Treadmill running exercise results in the presence of numerous myofibroblasts in mouse patellar tendons.

Mechanical loading is known to alter tendon structure, but its cellular mechanisms are unclear. This study aimed to determine the effect of mechanical loading on tendon cells in vivo. C57BL/6J female mice were used in a treadmill running study. The treadmill running protocol consisted of treadmill training for 1 week, followed by sustained moderate running at 13 m/min for 50 min/day, 5 days/week, for 3 weeks. Immunohistochemical staining of tendon sections of mice after treadmill running revealed that numerous cells in the tendon section expressed alpha-SMA, whereas in the tendon sections of control mice, only a few cells exhibited weak alpha-SMA signals. Furthermore, mouse patellar tendon cells (MPTCs) derived from treadmill running mice were generally larger in culture, proliferated faster, expressed a higher level of alpha-SMA, and formed more abundant stress fibers compared to MPTCs from control mice.

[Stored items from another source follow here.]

What follows belongs to an exercise in optimizing a design on an open flow for small area and a short achievable clock period; a production flow would make more cautious choices. Function was checked by simulation only, so behaviour that the tests miss may differ from the original. Power figures rest on the tool's default switching activity, not on a simulated workload.

==> flow/design.v (excerpt) <==
module spool_queue (
    input  wire        clk,
    input  wire        rst,          
    input  wire        wr_valid,
    input  wire [63:0] wr_data,
    input  wire        wr_end,       
    output wire        wr_ready,
    input  wire        rd_en,
    output reg         rd_valid,     
    output reg         rd_end,       
    output wire [63:0] rd_data,
    input  wire        op_valid,
    input  wire [1:0]  op_code,      
    input  wire [6:0]  op_k,         
    output reg         op_refused,
    output reg  [5:0]  fill,         
    output reg  [5:0]  pkts,         
    output reg  [5:0]  peak          
);
export LEC_CHECK = 0
export CAP_MARGIN = 20
export CORE_MARGIN = 2
export CORE_UTILIZATION = 55
export CTS_BUF_LIST = sky130_fd_sc_hd__clkbuf_8
export CTS_CLUSTER_DIAMETER = 80
export CTS_CLUSTER_SIZE = 16
export SLEW_MARGIN = 20
export SYNTH_HIERARCHICAL = 1
create_clock -name core_clock -period 30.0 [get_ports {clk}]
standard.sh (not shown) runs the stock make flow with config.mk's settings and CLKGATE_MAP_FILE= SYNTH_SCRIPT=/design/flow/synth_recipe.tcl, a recipe that flattens the netlist after the stock synthesis.
==> flow/flow/run.sh <==
#!/bin/bash
set -euo pipefail
here=$(pwd)
bash standard.sh \
  SETUP_SLACK_MARGIN=17.5 \
  "BUFFER_PORTS_ARGS=-buffer_cell sky130_fd_sc_hd__buf_1" \
  "PRE_FLOORPLAN_TCL=$here/flow/downsize.tcl" \
  finish > make.log 2>&1
==> flow/flow/downsize.tcl <==
# Pre-floorplan hook: the single-gate modules of the RTL (storage hold gates,
# look-up trees, the wr_ready gates) are mapped once each by synthesis, which
# picks a drive-2 cell for some of them; start them all at drive 1 and let
# the later repair steps size up what needs it.
set swaps {
  sky130_fd_sc_hd__a22oi_2 sky130_fd_sc_hd__a22oi_1
  sky130_fd_sc_hd__a21oi_2 sky130_fd_sc_hd__a21oi_1
  sky130_fd_sc_hd__nor3_2  sky130_fd_sc_hd__nor3_1
  sky130_fd_sc_hd__nor3b_2 sky130_fd_sc_hd__nor3b_1
}
set db [ord::get_db]
set n 0
foreach inst [[ord::get_db_block] getInsts] {
  set m [[$inst getMaster] getName]
  if {[dict exists $swaps $m]} {
    $inst swapMaster [$db findMaster [dict get $swaps $m]]
    incr n
  }
}
puts "downsize.tcl: $n instances set to drive 1"
The baseline completed with no timing, DRC or antenna violations.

In addition, MPTCs from treadmill running mice generated larger traction forces (169 +/- 66.1 Pa) than those from control mice (102 +/- 34.2 Pa). Finally, cells from treadmill running mice produced higher levels of total collagen (516.4 +/- 92.7 microg/10,000 cells) than their counterparts (303.9 +/- 34.8 microg/10,000 cells). Thus, mechanical loading via treadmill running increased the presence of myofibroblasts in mouse patellar tendons. As myofibroblasts are activated fibroblasts, their presence in the tendon following treadmill running indicates that they actively repair and remodel tendon tissue under strenuous mechanical loading, leading to known changes in tendon structure.